There are at least four major reasons that potential borrowers should avoid taking a reverse mortgage, according to economics professor Teresa Ghilarducci of The New School based in New York, N.Y. in a new column at Forbes. While admitting that reverse mortgages may work for some, she says that is not true of everyone. However, at least one reverse mortgage expert finds flaws in the reasoning behind some of the stated points.
The first of her stated reasons to avoid reverse mortgages revolves around home price appreciation, which she argues is not guaranteed.
“What you think is a sure thing in 20 years may not be worth what you forecasted,” she writes, emphasizing that the financial crisis of 2008 is still being felt and that a stable rate of appreciation in the housing market cannot be relied upon as a fact given how plausible price fluctuations can be.
In her second reason, she offers that a “younger” senior in his or her 50s and 60s should downsize sooner rather than later if they feel like their housing situation may call for it. Not only can you handle the physical exertion of moving when you’re younger, she writes, but selling and moving could potentially cost up to 10 percent of your home’s value. Ghilarducci argues that it would be less costly and less physically and mentally taxing for a senior to downsize earlier.
“I agree with her point that people are likely physically and mentally better equipped to handle a move earlier than later, but not sure why she suggests people are better able to handle the financial costs of such a move earlier in life than later,” wrote John Lunde, president of Reverse Market Insight in an email to RMD. “This advice may just create an additional set of transaction costs for a household, and it’s not certain that downsizing a house would lead to a lower purchase price or property taxes, etc.”

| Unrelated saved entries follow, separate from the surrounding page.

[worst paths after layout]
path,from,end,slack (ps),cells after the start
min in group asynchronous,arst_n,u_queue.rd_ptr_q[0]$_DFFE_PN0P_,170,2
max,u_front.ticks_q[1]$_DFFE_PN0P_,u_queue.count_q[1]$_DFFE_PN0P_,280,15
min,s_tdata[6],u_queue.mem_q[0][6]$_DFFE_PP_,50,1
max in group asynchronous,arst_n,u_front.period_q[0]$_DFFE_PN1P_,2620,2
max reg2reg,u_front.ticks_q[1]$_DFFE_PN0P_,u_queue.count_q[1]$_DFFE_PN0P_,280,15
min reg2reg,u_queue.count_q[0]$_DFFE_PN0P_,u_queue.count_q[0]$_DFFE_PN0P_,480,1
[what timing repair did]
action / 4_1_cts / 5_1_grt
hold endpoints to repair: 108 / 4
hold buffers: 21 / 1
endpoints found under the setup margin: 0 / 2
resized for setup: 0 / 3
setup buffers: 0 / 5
<file path="src/hdl/wep_pkg.sv">
`default_nettype none
// ----------------------------------------------------------------------------
// wep_pkg
// Shared types, constants and functions for the WEP RC4 decryptor with
// CRC-32 integrity check.
// ----------------------------------------------------------------------------
package wep_pkg;

   // Number of seed bytes held for the key schedule (IV plus key).
   localparam int SEED_BYTES  = 16;
   localparam int SEED_AW     = $clog2(SEED_BYTES);
   localparam int SEED_CNT_W  = $clog2(SEED_BYTES + 1);

   // Number of integrity check bytes in a frame.
   localparam logic [2:0] ICV_LEN = 3'd4;

   // Reflected CRC-32 polynomial and preset.
   localparam logic [31:0] CRC_POLY   = 32'hEDB8_8320;
   localparam logic [31:0] CRC_PRESET = 32'hFFFF_FFFF;

   // Input command codes.
   localparam logic [1:0] CMD_SEED = 2'd0;
   localparam logic [1:0] CMD_DATA = 2'd1;
   localparam logic [1:0] CMD_ICV  = 2'd2;

   // Result kinds.
   localparam logic KIND_PLAIN   = 1'b0;
   localparam logic KIND_VERDICT = 1'b1;

   // Datapath operation codes issued by the controller.
   localparam logic [3:0] OP_NONE       = 4'd0;
   localparam logic [3:0] OP_IDLE       = 4'd1;
   localparam logic [3:0] OP_SEED       = 4'd2;
   localparam logic [3:0] OP_SEED_LAST  = 4'd3;
   localparam logic [3:0] OP_FILL       = 4'd4;
   localparam logic [3:0] OP_KSA_RD_A   = 4'd5;
   localparam logic [3:0] OP_KSA_RD_B   = 4'd6;
   localparam logic [3:0] OP_KSA_WR_A   = 4'd7;
   localparam logic [3:0] OP_KSA_WR_B   = 4'd8;
   localparam logic [3:0] OP_BYTE_START = 4'd9;
   localparam logic [3:0] OP_PRGA_RD_J  = 4'd10;
   localparam logic [3:0] OP_PRGA_RD_T  = 4'd11;
   localparam logic [3:0] OP_PRGA_FIN   = 4'd12;

   // Command from controller to datapath.
   typedef struct packed {
      logic [3:0] op;
   } ctl_cmd_type;

   // Status from datapath to controller.
   typedef struct packed {
      logic cnt_max;   // sweep counter at its final entry
      logic out_free;  // result register can take a new result
   } dp_status_type;

   // One byte of the reflected CRC-32, bit by bit.
   function automatic logic [31:0] crc_byte(input logic [31:0] crc, input logic [7:0] v);
      logic [31:0] c;
      c = crc ^ {24'd0, v};
      for (int k = 0; k < 8; k++) begin
         c = c[0] ? ((c >> 1) ^ CRC_POLY) : (c >> 1);
      end
      return c;
   endfunction

endpackage
`default_nettype wire

</file>
<file path="src/hdl/wep_ctrl.sv">
`default_nettype none
// ----------------------------------------------------------------------------
// wep_ctrl
// Controller: sequences the permutation fill, the key schedule and the
// per-byte keystream steps, and issues one datapath operation per cycle.
// ----------------------------------------------------------------------------
module wep_ctrl (
   input  wire logic                   clock,
   input  wire logic                   reset,
   input  wire logic                   req_tvalid,
   input  wire logic [1:0]             req_command,
   input  wire logic                   req_last,
   output logic                        req_tready,
   input  wire wep_pkg::dp_status_type status,
   output wep_pkg::ctl_cmd_type        cmd
);

   localparam logic [3:0] ST_IDLE = 4'd0;
   localparam logic [3:0] ST_FILL = 4'd1;
   localparam logic [3:0] ST_KRA  = 4'd2;
   localparam logic [3:0] ST_KRB  = 4'd3;
   localparam logic [3:0] ST_KWA  = 4'd4;
   localparam logic [3:0] ST_KWB  = 4'd5;
   localparam logic [3:0] ST_PRJ  = 4'd6;
   localparam logic [3:0] ST_PRT  = 4'd7;
   localparam logic [3:0] ST_PFIN = 4'd8;

   logic [3:0] state_ff;
   logic [3:0] state_in;
   logic       accept;

   assign req_tready = (state_ff == ST_IDLE);
   assign accept     = req_tvalid && req_tready;

   // Next state and operation for the datapath.
   always_comb begin
      state_in = state_ff;
      cmd.op   = wep_pkg::OP_NONE;
      unique case (state_ff)
         ST_IDLE: begin
            cmd.op = wep_pkg::OP_IDLE;
            if (accept) begin
               case (req_command)
                  wep_pkg::CMD_SEED: begin
                     if (req_last) begin
                        cmd.op   = wep_pkg::OP_SEED_LAST;
                        state_in = ST_FILL;
                     end else begin
                        cmd.op = wep_pkg::OP_SEED;
                     end
                  end
                  wep_pkg::CMD_DATA, wep_pkg::CMD_ICV: begin
                     cmd.op   = wep_pkg::OP_BYTE_START;
                     state_in = ST_PRJ;
                  end
                  default: cmd.op = wep_pkg::OP_IDLE;
               endcase
            end
         end
         ST_FILL: begin
            cmd.op = wep_pkg::OP_FILL;
            if (status.cnt_max) state_in = ST_KRA;
         end
         ST_KRA: begin
            cmd.op   = wep_pkg::OP_KSA_RD_A;
            state_in = ST_KRB;
         end
         ST_KRB: begin
            cmd.op   = wep_pkg::OP_KSA_RD_B;
            state_in = ST_KWA;
         end
         ST_KWA: begin
            cmd.op   = wep_pkg::OP_KSA_WR_A;
            state_in = ST_KWB;
         end
         ST_KWB: begin
            cmd.op   = wep_pkg::OP_KSA_WR_B;
            state_in = status.cnt_max ? ST_IDLE : ST_KRA;
         end
         ST_PRJ: begin
            cmd.op   = wep_pkg::OP_PRGA_RD_J;
            state_in = ST_PRT;
         end
         ST_PRT: begin
            cmd.op   = wep_pkg::OP_PRGA_RD_T;
            state_in = ST_PFIN;
         end
         ST_PFIN: begin
            // Hold here until the result register is free.
            if (status.out_free) begin
               cmd.op   = wep_pkg::OP_PRGA_FIN;
               state_in = ST_IDLE;
            end
         end
         default: state_in = ST_IDLE;
      endcase
   end

   always_ff @(posedge clock) begin
      if (reset) begin
         state_ff <= ST_IDLE;
      end else begin
         state_ff <= state_in;
      end
   end

endmodule
`default_nettype wire

</file>
<file path="src/hdl/wep_dp.sv">
`default_nettype none
// ----------------------------------------------------------------------------
// wep_dp
// Datapath: RC4 permutation memory, seed store, indices, CRC-32 accumulator,
// integrity check bookkeeping and the result register.
// ----------------------------------------------------------------------------
module wep_dp (
   input  wire logic                   clock,
   input  wire logic                   reset,
   input  wire wep_pkg::ctl_cmd_type   cmd,
   input  wire logic [1:0]             req_command,
   input  wire logic [7:0]             req_value,
   input  wire logic                   req_last,
   output wep_pkg::dp_status_type      status,
   output logic                        rsp_tvalid,
   input  wire logic                   rsp_tready,
   output logic                        rsp_result_kind,
   output logic [7:0]                  rsp_plain_byte,
   output logic                        rsp_icv_ok
);

   // Permutation memory and its single read port.
   logic [7:0] perm_mem [256];
   logic [7:0] rd_data_ff;
   logic       rd_en;
   logic [7:0] rd_addr;
   logic       wr_en;
   logic [7:0] wr_addr;
   logic [7:0] wr_data;

   // Seed store.
   logic [7:0]                      seed_mem [wep_pkg::SEED_BYTES];
   logic [7:0]                      seed_rd_ff;
   logic [wep_pkg::SEED_CNT_W-1:0]  seed_count_ff, seed_count_in;
   logic [wep_pkg::SEED_AW-1:0]     kidx_ff, kidx_in;

   // Indices and scratch registers.
   logic [7:0]  i_ff, i_in;
   logic [7:0]  j_ff, j_in;
   logic [7:0]  cnt_ff, cnt_in;
   logic [7:0]  sa_ff, sa_in;
   logic [7:0]  sb_ff, sb_in;
   logic [7:0]  t_ff, t_in;
   logic [7:0]  val_ff, val_in;
   logic        icv_ff, icv_in;
   logic        last_ff, last_in;

   // Frame checks.
   logic [31:0] crc_ff, crc_in;
   logic [2:0]  icv_count_ff, icv_count_in;
   logic        mismatch_ff, mismatch_in;

   // Result register.
   logic        rsp_valid_ff, rsp_valid_in;
   logic        rsp_kind_ff, rsp_kind_in;
   logic [7:0]  rsp_byte_ff, rsp_byte_in;
   logic        rsp_ok_ff, rsp_ok_in;

   // Helpers.
   logic [7:0]  key_byte;
   logic [7:0]  plain;
   logic [31:0] crc_final;
   logic [7:0]  expect_byte;
   logic        mismatch_next;
   logic [2:0]  icv_count_next;
   logic [7:0]  ksa_b;
   logic        seed_room;

   assign status.cnt_max  = (cnt_ff == 8'hFF);
   assign status.out_free = !rsp_valid_ff || rsp_tready;

   assign rsp_tvalid      = rsp_valid_ff;
   assign rsp_result_kind = rsp_kind_ff;
   assign rsp_plain_byte  = rsp_byte_ff;
   assign rsp_icv_ok      = rsp_ok_ff;

   assign seed_room = (seed_count_ff < wep_pkg::SEED_CNT_W'(wep_pkg::SEED_BYTES));
   assign ksa_b     = j_ff + rd_data_ff + seed_rd_ff;

   // Keystream byte, with bypass for the swap written in the same cycle.
   always_comb begin
      if (t_ff == i_ff) begin
         key_byte = sb_ff;
      end else if (t_ff == j_ff) begin
         key_byte = sa_ff;
      end else begin
         key_byte = rd_data_ff;
      end
   end

   assign plain       = val_ff ^ key_byte;
   assign crc_final   = ~crc_ff;
   assign expect_byte = crc_final[{icv_count_ff[1:0], 3'b000} +: 8];

   always_comb begin
      mismatch_next  = mismatch_ff;
      icv_count_next = icv_count_ff;
      if (icv_count_ff < wep_pkg::ICV_LEN) begin
         if (plain != expect_byte) mismatch_next = 1'b1;
      end else begin
         mismatch_next = 1'b1;
      end
      if (icv_count_ff < wep_pkg::ICV_LEN + 3'd1) icv_count_next = icv_count_ff + 3'd1;
   end

   // Operation decode.
   always_comb begin
      rd_en         = 1'b0;
      rd_addr       = i_ff + 8'd1;
      wr_en         = 1'b0;
      wr_addr       = cnt_ff;
      wr_data       = cnt_ff;
      seed_count_in = seed_count_ff;
      kidx_in       = kidx_ff;
      i_in          = i_ff;
      j_in          = j_ff;
      cnt_in        = cnt_ff;
      sa_in         = sa_ff;
      sb_in         = sb_ff;
      t_in          = t_ff;
      val_in        = val_ff;
      icv_in        = icv_ff;
      last_in       = last_ff;
      crc_in        = crc_ff;
      icv_count_in  = icv_count_ff;
      mismatch_in   = mismatch_ff;
      rsp_valid_in  = rsp_valid_ff && !rsp_tready;
      rsp_kind_in   = rsp_kind_ff;
      rsp_byte_in   = rsp_byte_ff;
      rsp_ok_in     = rsp_ok_ff;
      unique case (cmd.op)
         wep_pkg::OP_NONE: begin
         end
         wep_pkg::OP_IDLE: begin
            rd_en = 1'b1;
         end
         wep_pkg::OP_SEED, wep_pkg::OP_SEED_LAST: begin
            if (seed_room) seed_count_in = seed_count_ff + wep_pkg::SEED_CNT_W'(1);
            if (cmd.op == wep_pkg::OP_SEED_LAST) begin
               cnt_in  = 8'd0;
               j_in    = 8'd0;
               kidx_in = '0;
            end
         end
         wep_pkg::OP_FILL: begin
            wr_en  = 1'b1;
            cnt_in = cnt_ff + 8'd1;
         end
         wep_pkg::OP_KSA_RD_A: begin
            rd_en   = 1'b1;
            rd_addr = cnt_ff;
         end
         wep_pkg::OP_KSA_RD_B: begin
            sa_in   = rd_data_ff;
            j_in    = ksa_b;
            rd_en   = 1'b1;
            rd_addr = ksa_b;
         end
         wep_pkg::OP_KSA_WR_A: begin
            wr_en   = 1'b1;
            wr_addr = cnt_ff;
            wr_data = rd_data_ff;
         end
         wep_pkg::OP_KSA_WR_B: begin
            wr_en   = 1'b1;
            wr_addr = j_ff;
            wr_data = sa_ff;
            cnt_in  = cnt_ff + 8'd1;
            if ({1'b0, kidx_ff} + wep_pkg::SEED_CNT_W'(1) == seed_count_ff) begin
               kidx_in = '0;
            end else begin
               kidx_in = kidx_ff + wep_pkg::SEED_AW'(1);
            end
            // End of the key schedule: fresh indices and frame checks.
            if (cnt_ff == 8'hFF) begin
               i_in          = 8'd0;
               j_in          = 8'd0;
               seed_count_in = '0;
               crc_in        = wep_pkg::CRC_PRESET;
               icv_count_in  = 3'd0;
               mismatch_in   = 1'b0;
            end
         end
         wep_pkg::OP_BYTE_START: begin
            rd_en   = 1'b1;
            i_in    = i_ff + 8'd1;
            val_in  = req_value;
            icv_in  = (req_command == wep_pkg::CMD_ICV);
            last_in = req_last;
         end
         wep_pkg::OP_PRGA_RD_J: begin
            sa_in   = rd_data_ff;
            j_in    = j_ff + rd_data_ff;
            rd_en   = 1'b1;
            rd_addr = j_ff + rd_data_ff;
         end
         wep_pkg::OP_PRGA_RD_T: begin
            wr_en   = 1'b1;
            wr_addr = i_ff;
            wr_data = rd_data_ff;
            sb_in   = rd_data_ff;
            t_in    = sa_ff + rd_data_ff;
            rd_en   = 1'b1;
            rd_addr = sa_ff + rd_data_ff;
         end
         wep_pkg::OP_PRGA_FIN: begin
            wr_en   = 1'b1;
            wr_addr = j_ff;
            wr_data = sa_ff;
            if (!icv_ff) begin
               crc_in       = wep_pkg::crc_byte(crc_ff, plain);
               rsp_valid_in = 1'b1;
               rsp_kind_in  = wep_pkg::KIND_PLAIN;
               rsp_byte_in  = plain;
               rsp_ok_in    = 1'b0;
            end else if (last_ff) begin
               rsp_valid_in = 1'b1;
               rsp_kind_in  = wep_pkg::KIND_VERDICT;
               rsp_byte_in  = 8'd0;
               rsp_ok_in    = !mismatch_next && (icv_count_next == wep_pkg::ICV_LEN);
               crc_in       = wep_pkg::CRC_PRESET;
               icv_count_in = 3'd0;
               mismatch_in  = 1'b0;
            end else begin
               icv_count_in = icv_count_next;
               mismatch_in  = mismatch_next;
            end
         end
         default: begin
         end
      endcase
   end

   // Permutation memory.
   always_ff @(posedge clock) begin
      if (wr_en) perm_mem[wr_addr] <= wr_data;
      if (rd_en) rd_data_ff <= perm_mem[rd_addr];
   end

   // Seed store: bytes beyond its depth are dropped. The entry for the
   // current key schedule step is read into a register ahead of its use.
   always_ff @(posedge clock) begin
      if ((cmd.op == wep_pkg::OP_SEED || cmd.op == wep_pkg::OP_SEED_LAST) && seed_room) begin
         seed_mem[seed_count_ff[wep_pkg::SEED_AW-1:0]] <= req_value;
      end
      seed_rd_ff <= seed_mem[kidx_ff];
   end

   // Control state.
   always_ff @(posedge clock) begin
      if (reset) begin
         i_ff          <= 8'd0;
         j_ff          <= 8'd0;
         seed_count_ff <= '0;
         crc_ff        <= wep_pkg::CRC_PRESET;
         icv_count_ff  <= 3'd0;
         mismatch_ff   <= 1'b0;
         rsp_valid_ff  <= 1'b0;
      end else begin
         i_ff          <= i_in;
         j_ff          <= j_in;
         seed_count_ff <= seed_count_in;
         crc_ff        <= crc_in;
         icv_count_ff  <= icv_count_in;
         mismatch_ff   <= mismatch_in;
         rsp_valid_ff  <= rsp_valid_in;
      end
   end

   // Payload and scratch registers.
   always_ff @(posedge clock) begin
      kidx_ff     <= kidx_in;
      cnt_ff      <= cnt_in;
      sa_ff       <= sa_in;
      sb_ff       <= sb_in;
      t_ff        <= t_in;
      val_ff      <= val_in;
      icv_ff      <= icv_in;
      last_ff     <= last_in;
      rsp_kind_ff <= rsp_kind_in;
      rsp_byte_ff <= rsp_byte_in;
      rsp_ok_ff   <= rsp_ok_in;
   end

endmodule
`default_nettype wire

</file>
<file path="src/hdl/wep_rc4_decrypt_icv_check_top.sv">
`default_nettype none
// ----------------------------------------------------------------------------
// wep_rc4_decrypt_icv_check_top
// WEP frame decryptor: RC4 key schedule and keystream, CRC-32 over the
// plaintext and a check of the four encrypted ICV bytes.
// ----------------------------------------------------------------------------
//  Channel  Direction  Carries
//  req_*    in         command, value (tdata), last (tlast)
//  rsp_*    out        plain_byte, icv_ok (tdata), result_kind (tuser)
//
//  A seed byte or an ignored command is taken in the idle state. A data or ICV
//  byte passes the j read, keystream read and finish states: the single read port
//  of the permutation memory serves the reads at i, j and the keystream index in
//  turn, with the swap written alongside. The final seed byte starts the fill of
//  all 256 entries and 256 key schedule steps before the next item is taken.
//  Reset is synchronous; a stalled result holds the next byte in its last cycle.
// ----------------------------------------------------------------------------
module wep_rc4_decrypt_icv_check_top (
   input  wire logic        clock,
   input  wire logic        reset,
   input  wire logic        req_tvalid,
   output logic             req_tready,
   input  wire logic [15:0] req_tdata,   // [1:0] command, [9:2] value, zero fill
   input  wire logic        req_tlast,
   output logic             rsp_tvalid,
   input  wire logic        rsp_tready,
   output logic [15:0]      rsp_tdata,   // [7:0] plain_byte, [8] icv_ok, zero fill
   output logic             rsp_tuser    // [0] result_kind
);

   wep_pkg::ctl_cmd_type   cmd;
   wep_pkg::dp_status_type status;
   logic [7:0]             plain_byte;
   logic                   icv_ok;

   // Controller.
   wep_ctrl u_ctrl (
      .clock       (clock),
      .reset       (reset),
      .req_tvalid  (req_tvalid),
      .req_command (req_tdata[1:0]),
      .req_last    (req_tlast),
      .req_tready  (req_tready),
      .status      (status),
      .cmd         (cmd)
   );

   // Datapath.
   wep_dp u_dp (
      .clock           (clock),
      .reset           (reset),
      .cmd             (cmd),
      .req_command     (req_tdata[1:0]),
      .req_value       (req_tdata[9:2]),
      .req_last        (req_tlast),
      .status          (status),
      .rsp_tvalid      (rsp_tvalid),
      .rsp_tready      (rsp_tready),
      .rsp_result_kind (rsp_tuser),
      .rsp_plain_byte  (plain_byte),
      .rsp_icv_ok      (icv_ok)
   );

   assign rsp_tdata = {7'd0, icv_ok, plain_byte};

endmodule
`default_nettype wire

</file>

Because reverse mortgages are offered partially as a product that may allow seniors to age in place, Ghilarducci gives her third reason for avoiding a reverse mortgage as a possible re-thinking of whether or not a senior should remain in their home instead of downsizing or relocating. For her reasoning, she cites data that illustrates that much of the existing housing inventory is unequipped to handle the daily realities for aging or infirm people.
“Aging in place is not a good plan if the housing isn’t built right for your older self,” she writes.
Finally, Ghilarducci details that reverse mortgages are not ideal for people who may be unable to keep up with housing maintenance costs and taxes during a time when healthcare costs are more likely to take up a larger segment of a senior’s fixed income.
She also says that according to a research paper published in February 2004, the mortgage industry at-large (and by extension reverse mortgages) relies on defaults in order to subsist, though the cited publication references originations made in 1995-1998, and makes no mention of reverse mortgages in general or Home Equity Conversion Mortgages (HECMs) specifically.
“That’s a gross misunderstanding of the incentives for a reverse mortgage servicer, who incurs significant additional costs and loss exposure/realization from foreclosing,” Lunde said. “The products have to be designed to protect the lender’s interest, but that is no different than any other mortgage in first lien position.”